HOW TO COMPLETE THIS TASK. For this exercise, transcribe all of the entries exactly.

*** RECORDS ***

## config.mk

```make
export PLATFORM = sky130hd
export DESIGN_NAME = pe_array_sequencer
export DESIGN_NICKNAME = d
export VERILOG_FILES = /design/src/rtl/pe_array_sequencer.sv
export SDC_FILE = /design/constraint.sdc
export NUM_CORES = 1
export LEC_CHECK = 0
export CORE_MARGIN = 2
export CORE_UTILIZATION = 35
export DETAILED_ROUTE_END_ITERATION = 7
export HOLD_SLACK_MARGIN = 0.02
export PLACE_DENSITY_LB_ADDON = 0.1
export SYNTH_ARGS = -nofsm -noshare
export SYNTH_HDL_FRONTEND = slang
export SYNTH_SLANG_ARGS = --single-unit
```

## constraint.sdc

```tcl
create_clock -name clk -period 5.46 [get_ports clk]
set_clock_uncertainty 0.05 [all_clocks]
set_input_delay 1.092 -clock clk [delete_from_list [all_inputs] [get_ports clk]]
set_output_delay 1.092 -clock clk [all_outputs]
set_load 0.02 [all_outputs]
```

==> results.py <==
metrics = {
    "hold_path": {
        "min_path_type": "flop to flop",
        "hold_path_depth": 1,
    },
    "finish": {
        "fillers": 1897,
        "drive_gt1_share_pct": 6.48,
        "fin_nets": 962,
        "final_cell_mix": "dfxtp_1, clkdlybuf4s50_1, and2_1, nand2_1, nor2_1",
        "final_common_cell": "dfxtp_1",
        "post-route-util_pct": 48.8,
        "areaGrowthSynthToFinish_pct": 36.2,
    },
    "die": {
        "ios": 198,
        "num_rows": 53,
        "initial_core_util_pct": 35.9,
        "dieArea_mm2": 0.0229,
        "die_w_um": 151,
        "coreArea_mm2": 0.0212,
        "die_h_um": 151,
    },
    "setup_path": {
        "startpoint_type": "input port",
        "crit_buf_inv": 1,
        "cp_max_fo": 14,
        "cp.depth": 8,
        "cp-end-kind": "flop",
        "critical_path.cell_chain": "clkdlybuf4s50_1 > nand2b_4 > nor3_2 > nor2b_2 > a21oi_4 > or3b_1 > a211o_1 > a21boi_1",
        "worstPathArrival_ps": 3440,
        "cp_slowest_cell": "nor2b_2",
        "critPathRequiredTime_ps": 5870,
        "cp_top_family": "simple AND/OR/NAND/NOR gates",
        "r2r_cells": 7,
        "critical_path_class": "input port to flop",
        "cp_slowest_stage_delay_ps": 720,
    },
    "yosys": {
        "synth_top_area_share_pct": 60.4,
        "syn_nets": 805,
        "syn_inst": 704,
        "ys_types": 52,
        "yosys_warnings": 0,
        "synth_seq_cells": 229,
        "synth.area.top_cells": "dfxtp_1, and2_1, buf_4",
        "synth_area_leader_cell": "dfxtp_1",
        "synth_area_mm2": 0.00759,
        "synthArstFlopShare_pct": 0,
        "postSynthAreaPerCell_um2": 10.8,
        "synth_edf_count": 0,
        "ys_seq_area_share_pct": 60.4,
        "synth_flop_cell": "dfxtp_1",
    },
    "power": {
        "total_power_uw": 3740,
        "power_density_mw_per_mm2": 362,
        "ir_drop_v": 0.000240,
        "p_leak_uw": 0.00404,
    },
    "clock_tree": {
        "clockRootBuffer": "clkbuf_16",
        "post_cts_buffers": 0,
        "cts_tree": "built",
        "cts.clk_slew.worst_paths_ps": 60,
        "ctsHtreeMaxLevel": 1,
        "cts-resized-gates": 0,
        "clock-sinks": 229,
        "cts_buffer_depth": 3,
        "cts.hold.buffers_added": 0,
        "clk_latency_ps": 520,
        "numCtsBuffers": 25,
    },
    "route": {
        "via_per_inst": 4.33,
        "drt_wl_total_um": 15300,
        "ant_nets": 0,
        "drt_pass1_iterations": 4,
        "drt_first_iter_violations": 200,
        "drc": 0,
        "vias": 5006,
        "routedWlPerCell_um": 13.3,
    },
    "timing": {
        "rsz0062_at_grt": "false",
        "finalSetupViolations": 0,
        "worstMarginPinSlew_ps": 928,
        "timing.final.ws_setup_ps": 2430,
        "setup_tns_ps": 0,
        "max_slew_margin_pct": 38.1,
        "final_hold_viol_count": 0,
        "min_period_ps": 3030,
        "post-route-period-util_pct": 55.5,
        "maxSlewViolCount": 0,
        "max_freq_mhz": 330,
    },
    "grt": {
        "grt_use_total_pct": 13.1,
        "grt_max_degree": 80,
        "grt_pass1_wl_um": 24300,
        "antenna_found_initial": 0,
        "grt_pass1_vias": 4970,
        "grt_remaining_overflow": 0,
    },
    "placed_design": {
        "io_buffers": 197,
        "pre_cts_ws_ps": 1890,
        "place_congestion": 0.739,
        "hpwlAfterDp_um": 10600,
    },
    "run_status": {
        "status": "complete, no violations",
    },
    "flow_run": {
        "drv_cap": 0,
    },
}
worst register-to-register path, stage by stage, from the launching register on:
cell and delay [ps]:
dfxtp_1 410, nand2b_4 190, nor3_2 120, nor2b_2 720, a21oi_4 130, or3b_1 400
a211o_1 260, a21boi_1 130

***

RESPONSE TO THIS EXERCISE.
## config.mk

```make
export PLATFORM = sky130hd
export DESIGN_NAME = pe_array_sequencer
export DESIGN_NICKNAME = d
export VERILOG_FILES = /design/src/rtl/pe_array_sequencer.sv
export SDC_FILE = /design/constraint.sdc
export NUM_CORES = 1
export LEC_CHECK = 0
export CORE_MARGIN = 2
export CORE_UTILIZATION = 35
export DETAILED_ROUTE_END_ITERATION = 7
export HOLD_SLACK_MARGIN = 0.02
export PLACE_DENSITY_LB_ADDON = 0.1
export SYNTH_ARGS = -nofsm -noshare
export SYNTH_HDL_FRONTEND = slang
export SYNTH_SLANG_ARGS = --single-unit
```

## constraint.sdc

```tcl
create_clock -name clk -period 5.46 [get_ports clk]
set_clock_uncertainty 0.05 [all_clocks]
set_input_delay 1.092 -clock clk [delete_from_list [all_inputs] [get_ports clk]]
set_output_delay 1.092 -clock clk [all_outputs]
set_load 0.02 [all_outputs]
```

==> results.py <==
metrics = {
    "hold_path": {
        "min_path_type": "flop to flop",
        "hold_path_depth": 1,
    },
    "finish": {
        "fillers": 1897,
        "drive_gt1_share_pct": 6.48,
        "fin_nets": 962,
        "final_cell_mix": "dfxtp_1, clkdlybuf4s50_1, and2_1, nand2_1, nor2_1",
        "final_common_cell": "dfxtp_1",
        "post-route-util_pct": 48.8,
        "areaGrowthSynthToFinish_pct": 36.2,
    },
    "die": {
        "ios": 198,
        "num_rows": 53,
        "initial_core_util_pct": 35.9,
        "dieArea_mm2": 0.0229,
        "die_w_um": 151,
        "coreArea_mm2": 0.0212,
        "die_h_um": 151,
    },
    "setup_path": {
        "startpoint_type": "input port",
        "crit_buf_inv": 1,
        "cp_max_fo": 14,
        "cp.depth": 8,
        "cp-end-kind": "flop",
        "critical_path.cell_chain": "clkdlybuf4s50_1 > nand2b_4 > nor3_2 > nor2b_2 > a21oi_4 > or3b_1 > a211o_1 > a21boi_1",
        "worstPathArrival_ps": 3440,
        "cp_slowest_cell": "nor2b_2",
        "critPathRequiredTime_ps": 5870,
        "cp_top_family": "simple AND/OR/NAND/NOR gates",
        "r2r_cells": 7,
        "critical_path_class": "input port to flop",
        "cp_slowest_stage_delay_ps": 720,
    },
    "yosys": {
        "synth_top_area_share_pct": 60.4,
        "syn_nets": 805,
        "syn_inst": 704,
        "ys_types": 52,
        "yosys_warnings": 0,
        "synth_seq_cells": 229,
        "synth.area.top_cells": "dfxtp_1, and2_1, buf_4",
        "synth_area_leader_cell": "dfxtp_1",
        "synth_area_mm2": 0.00759,
        "synthArstFlopShare_pct": 0,
        "postSynthAreaPerCell_um2": 10.8,
        "synth_edf_count": 0,
        "ys_seq_area_share_pct": 60.4,
        "synth_flop_cell": "dfxtp_1",
    },
    "power": {
        "total_power_uw": 3740,
        "power_density_mw_per_mm2": 362,
        "ir_drop_v": 0.000240,
        "p_leak_uw": 0.00404,
    },
    "clock_tree": {
        "clockRootBuffer": "clkbuf_16",
        "post_cts_buffers": 0,
        "cts_tree": "built",
        "cts.clk_slew.worst_paths_ps": 60,
        "ctsHtreeMaxLevel": 1,
        "cts-resized-gates": 0,
        "clock-sinks": 229,
        "cts_buffer_depth": 3,
        "cts.hold.buffers_added": 0,
        "clk_latency_ps": 520,
        "numCtsBuffers": 25,
    },
    "route": {
        "via_per_inst": 4.33,
        "drt_wl_total_um": 15300,
        "ant_nets": 0,
        "drt_pass1_iterations": 4,
        "drt_first_iter_violations": 200,
        "drc": 0,
        "vias": 5006,
        "routedWlPerCell_um": 13.3,
    },
    "timing": {
        "rsz0062_at_grt": "false",
        "finalSetupViolations": 0,
        "worstMarginPinSlew_ps": 928,
        "timing.final.ws_setup_ps": 2430,
        "setup_tns_ps": 0,
        "max_slew_margin_pct": 38.1,
        "final_hold_viol_count": 0,
        "min_period_ps": 3030,
        "post-route-period-util_pct": 55.5,
        "maxSlewViolCount": 0,
        "max_freq_mhz": 330,
    },
    "grt": {
        "grt_use_total_pct": 13.1,
        "grt_max_degree": 80,
        "grt_pass1_wl_um": 24300,
        "antenna_found_initial": 0,
        "grt_pass1_vias": 4970,
        "grt_remaining_overflow": 0,
    },
    "placed_design": {
        "io_buffers": 197,
        "pre_cts_ws_ps": 1890,
        "place_congestion": 0.739,
        "hpwlAfterDp_um": 10600,
    },
    "run_status": {
        "status": "complete, no violations",
    },
    "flow_run": {
        "drv_cap": 0,
    },
}
worst register-to-register path, stage by stage, from the launching register on:
cell and delay [ps]:
dfxtp_1 410, nand2b_4 190, nor3_2 120, nor2b_2 720, a21oi_4 130, or3b_1 400
a211o_1 260, a21boi_1 130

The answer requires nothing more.